The Annaturm on the Bröhn (at 405 m above sea level the highest point in the Deister) is located directly on the Kammweg, an ancient traffic route on the back of the Deister, where stones from the 16th and 17th centuries can still be found.
After the survey of the Kingdom of Hanover, suggested by the mathematician Prof. Carl Friedrich Gauß, was approved in 1820, the Anna Tower was built in 1833/34 as a wood-iron construction at the instigation of Gauß as a trigonometric measuring point on the Bröhn in the Deister, from which he himself In 1834 he carried out land surveys (Gaussian land survey). A device he newly developed (heliotrope) was used for triangulation. Today the Gaußstein, which bears the letters G for Gauß and M for Captain Müller, with which Gauß carried out the measurements, is still a reminder of this time in our garden terrace.
Over the course of history, new towers were rebuilt or rebuilt in 1867 and 1879 using different materials. The third tower was christened with the name Anna, the wife of master bricklayer Ernst Braun from Hanover.

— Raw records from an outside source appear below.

File: config.mk
export PLATFORM = sky130hd
export DESIGN_NAME = interval_timing_statistics_core
export DESIGN_NICKNAME = d
export VERILOG_FILES = /design/src/design/itsc_pkg.sv /design/src/design/itsc_ctrl.sv /design/src/design/itsc_datapath.sv /design/src/design/interval_timing_statistics_core.sv
export SDC_FILE = /design/constraint.sdc
export NUM_CORES = 2
export LEC_CHECK = 0
export ABC_CLOCK_PERIOD_IN_PS = 5360
export BUFFER_PORTS_ARGS = -buffer_cell sky130_fd_sc_hd__buf_2
export CAP_MARGIN = 20
export CORE_ASPECT_RATIO = 0.75
export CORE_MARGIN = 2
export CORE_UTILIZATION = 52
export CTS_BUF_LIST = sky130_fd_sc_hd__clkbuf_16
export DETAILED_ROUTE_END_ITERATION = 16
export PLACE_DENSITY = 0.78
export SETUP_SLACK_MARGIN = 0.2
export SYNTH_ARGS = -nofsm -noshare
export SYNTH_HDL_FRONTEND = slang
export SYNTH_HIERARCHICAL = 1
export SYNTH_SLANG_ARGS = --single-unit
File: constraint.sdc
create_clock -name clk_i -period 5.36 [get_ports clk_i]
set_input_delay 0.536 -clock clk_i [delete_from_list [all_inputs] [get_ports clk_i]]
set_output_delay 0.536 -clock clk_i [all_outputs]
set_load 0.02 [all_outputs]
File: src/design/itsc_pkg.sv
// Package for the interval timing statistics core: shared types, command codes
// and arithmetic constants.
// Used by itsc_ctrl, itsc_datapath and interval_timing_statistics_core.
package itsc_pkg;

  // Input command codes.
  localparam logic [1:0] CMD_START  = 2'd0;
  localparam logic [1:0] CMD_STOP   = 2'd1;
  localparam logic [1:0] CMD_REPORT = 2'd2;

  // Register map (word index of the APB-style port).
  localparam logic [1:0] REG_REPORT_INTERVAL = 2'd0;
  localparam logic [7:0] REPORT_INTERVAL_RST = 8'd60;

  // Percent scaling in Q.8: 100 * 256.
  localparam int unsigned PCT_SCALE = 25600;

  // Widths of the shared arithmetic units.
  localparam int unsigned ACC_W  = 64;
  localparam int unsigned DIV_W  = 80;
  localparam int unsigned ROOT_W = 40;
  localparam int unsigned CNT_W  = 7;

  // Iterations of each bit-serial unit.
  localparam int unsigned MUL_STEPS  = 64;
  localparam int unsigned DIV_STEPS  = 80;
  localparam int unsigned SQRT_STEPS = 40;

  typedef enum logic [1:0] {
    DIV_SEL_MEAN,
    DIV_SEL_VAR,
    DIV_SEL_PCT
  } div_sel_e;

  // Commands from the controller to the datapath.
  typedef struct packed {
    logic     do_start;
    logic     do_stop;
    logic     do_report;
    logic     mul_load_sq;
    logic     mul_load_m2;
    logic     mul_step;
    logic     div_load;
    div_sel_e div_sel;
    logic     div_step;
    logic     sqrt_load;
    logic     sqrt_step;
    logic     acc_update;
    logic     fin;
    logic     out_load;
  } dp_cmd_t;

  // Status from the datapath to the controller.
  typedef struct packed {
    logic depth_one;
    logic countdown_zero;
    logic count_zero;
  } dp_stat_t;

endpackage

File: src/design/itsc_ctrl.sv
// Controller state machine of the interval timing statistics core.
// Sequences the datapath's multiplier, divider and square root; uses itsc_pkg.
module itsc_ctrl (
  input  logic               clk_i,
  input  logic               rst_ni,
  input  logic               in_valid_i,
  input  logic [1:0]         cmd_i,
  output logic               in_ready_o,
  input  logic               out_ready_i,
  output logic               out_valid_o,
  input  itsc_pkg::dp_stat_t stat_i,
  output itsc_pkg::dp_cmd_t  cmd_o
);

  localparam logic [3:0] S_IDLE = 4'd0;
  localparam logic [3:0] S_SQ   = 4'd1;
  localparam logic [3:0] S_ACC  = 4'd2;
  localparam logic [3:0] S_MEAN = 4'd3;
  localparam logic [3:0] S_M2   = 4'd4;
  localparam logic [3:0] S_VAR  = 4'd5;
  localparam logic [3:0] S_SQRT = 4'd6;
  localparam logic [3:0] S_PCT  = 4'd7;
  localparam logic [3:0] S_FIN  = 4'd8;
  localparam logic [3:0] S_OUT  = 4'd9;

  logic [3:0]                 state_q, state_d;
  logic [itsc_pkg::CNT_W-1:0] cnt_q, cnt_d;
  logic                       first_q, first_d;
  logic                       ovalid_q, ovalid_d;
  logic                       accept;
  logic                       last;

  assign in_ready_o  = (state_q == S_IDLE);
  assign out_valid_o = ovalid_q;
  assign accept      = in_valid_i && in_ready_o;
  assign last        = !first_q && (cnt_q == '0);

  always_comb begin
    state_d = state_q;
    cnt_d   = cnt_q;
    first_d = first_q;
    cmd_o   = '0;
    cmd_o.div_sel = itsc_pkg::DIV_SEL_MEAN;
    if (!first_q && cnt_q != '0) begin
      cnt_d = cnt_q - 1'b1;
    end
    case (state_q)
      S_IDLE: begin
        if (accept) begin
          case (cmd_i)
            itsc_pkg::CMD_START: cmd_o.do_start = 1'b1;
            itsc_pkg::CMD_STOP: begin
              cmd_o.do_stop = 1'b1;
              if (stat_i.depth_one) begin
                state_d = S_SQ;
                first_d = 1'b1;
                cnt_d   = itsc_pkg::CNT_W'(itsc_pkg::MUL_STEPS - 1);
              end
            end
            itsc_pkg::CMD_REPORT: begin
              cmd_o.do_report = 1'b1;
              first_d = 1'b1;
              cnt_d   = itsc_pkg::CNT_W'(itsc_pkg::DIV_STEPS - 1);
              if (!stat_i.countdown_zero) begin
                state_d = S_OUT;
              end else if (stat_i.count_zero) begin
                state_d = S_PCT;
              end else begin
                state_d = S_MEAN;
              end
            end
            default: ;
          endcase
        end
      end
      S_SQ: begin
        cmd_o.mul_load_sq = first_q;
        cmd_o.mul_step    = !first_q;
        first_d = 1'b0;
        if (last) state_d = S_ACC;
      end
      S_ACC: begin
        cmd_o.acc_update = 1'b1;
        state_d = S_IDLE;
      end
      S_MEAN: begin
        cmd_o.div_load = first_q;
        cmd_o.div_step = !first_q;
        cmd_o.div_sel  = itsc_pkg::DIV_SEL_MEAN;
        first_d = 1'b0;
        if (last) begin
          state_d = S_M2;
          first_d = 1'b1;
          cnt_d   = itsc_pkg::CNT_W'(itsc_pkg::MUL_STEPS - 1);
        end
      end
      S_M2: begin
        cmd_o.mul_load_m2 = first_q;
        cmd_o.mul_step    = !first_q;
        first_d = 1'b0;
        if (last) begin
          state_d = S_VAR;
          first_d = 1'b1;
          cnt_d   = itsc_pkg::CNT_W'(itsc_pkg::DIV_STEPS - 1);
        end
      end
      S_VAR: begin
        cmd_o.div_load = first_q;
        cmd_o.div_step = !first_q;
        cmd_o.div_sel  = itsc_pkg::DIV_SEL_VAR;
        first_d = 1'b0;
        if (last) begin
          state_d = S_SQRT;
          first_d = 1'b1;
          cnt_d   = itsc_pkg::CNT_W'(itsc_pkg::SQRT_STEPS - 1);
        end
      end
      S_SQRT: begin
        cmd_o.sqrt_load = first_q;
        cmd_o.sqrt_step = !first_q;
        first_d = 1'b0;
        if (last) begin
          state_d = S_PCT;
          first_d = 1'b1;
          cnt_d   = itsc_pkg::CNT_W'(itsc_pkg::DIV_STEPS - 1);
        end
      end
      S_PCT: begin
        cmd_o.div_load = first_q;
        cmd_o.div_step = !first_q;
        cmd_o.div_sel  = itsc_pkg::DIV_SEL_PCT;
        first_d = 1'b0;
        if (last) state_d = S_FIN;
      end
      S_FIN: begin
        cmd_o.fin = 1'b1;
        state_d = S_OUT;
      end
      S_OUT: begin
        if (!ovalid_q || out_ready_i) begin
          cmd_o.out_load = 1'b1;
          state_d = S_IDLE;
        end
      end
      default: state_d = S_IDLE;
    endcase
  end

  always_comb begin
    ovalid_d = ovalid_q;
    if (cmd_o.out_load) begin
      ovalid_d = 1'b1;
    end else if (out_ready_i) begin
      ovalid_d = 1'b0;
    end
  end

  always_ff @(posedge clk_i or negedge rst_ni) begin
    if (!rst_ni) begin
      state_q  <= S_IDLE;
      cnt_q    <= '0;
      first_q  <= 1'b0;
      ovalid_q <= 1'b0;
    end else begin
      state_q  <= state_d;
      cnt_q    <= cnt_d;
      first_q  <= first_d;
      ovalid_q <= ovalid_d;
    end
  end

`ifndef SYNTHESIS
  // A repeated report goes straight to the output stage.
  a_held_to_out: assert property (@(posedge clk_i) disable iff (!rst_ni)
    cmd_o.do_report && !stat_i.countdown_zero |=> state_q == S_OUT)
    else $error("held report did not go to the output stage");

  // The outermost stop always starts the squaring pass.
  a_stop_squares: assert property (@(posedge clk_i) disable iff (!rst_ni)
    cmd_o.do_stop && stat_i.depth_one |=> state_q == S_SQ && first_q)
    else $error("outermost stop did not start squaring");

  // Only one arithmetic unit iterates at a time.
  a_one_unit: assert property (@(posedge clk_i) disable iff (!rst_ni)
    $onehot0({cmd_o.mul_step, cmd_o.div_step, cmd_o.sqrt_step}))
    else $error("two arithmetic units stepped together");

  // A new result is only loaded once the previous one has been taken.
  a_no_overwrite: assert property (@(posedge clk_i) disable iff (!rst_ni)
    cmd_o.out_load |-> !ovalid_q || out_ready_i)
    else $error("result overwritten before it was taken");
`endif

endmodule
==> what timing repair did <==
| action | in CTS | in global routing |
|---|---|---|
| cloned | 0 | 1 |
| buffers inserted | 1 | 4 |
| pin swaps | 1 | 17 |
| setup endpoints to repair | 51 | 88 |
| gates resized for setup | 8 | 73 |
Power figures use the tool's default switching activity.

Additional towers were built in 1888 and 1904 (now made of steel). The fifth tower, built in 1904, was used as an air traffic control tower during the Second World War. At the end of the war an attempt was made to destroy it, but the explosion failed. From 1947 it served as a telecommunications tower for the post office.
In 1982, the now 6th tower was built as a concrete tube tower with a forest restaurant right next to it as a hiking destination.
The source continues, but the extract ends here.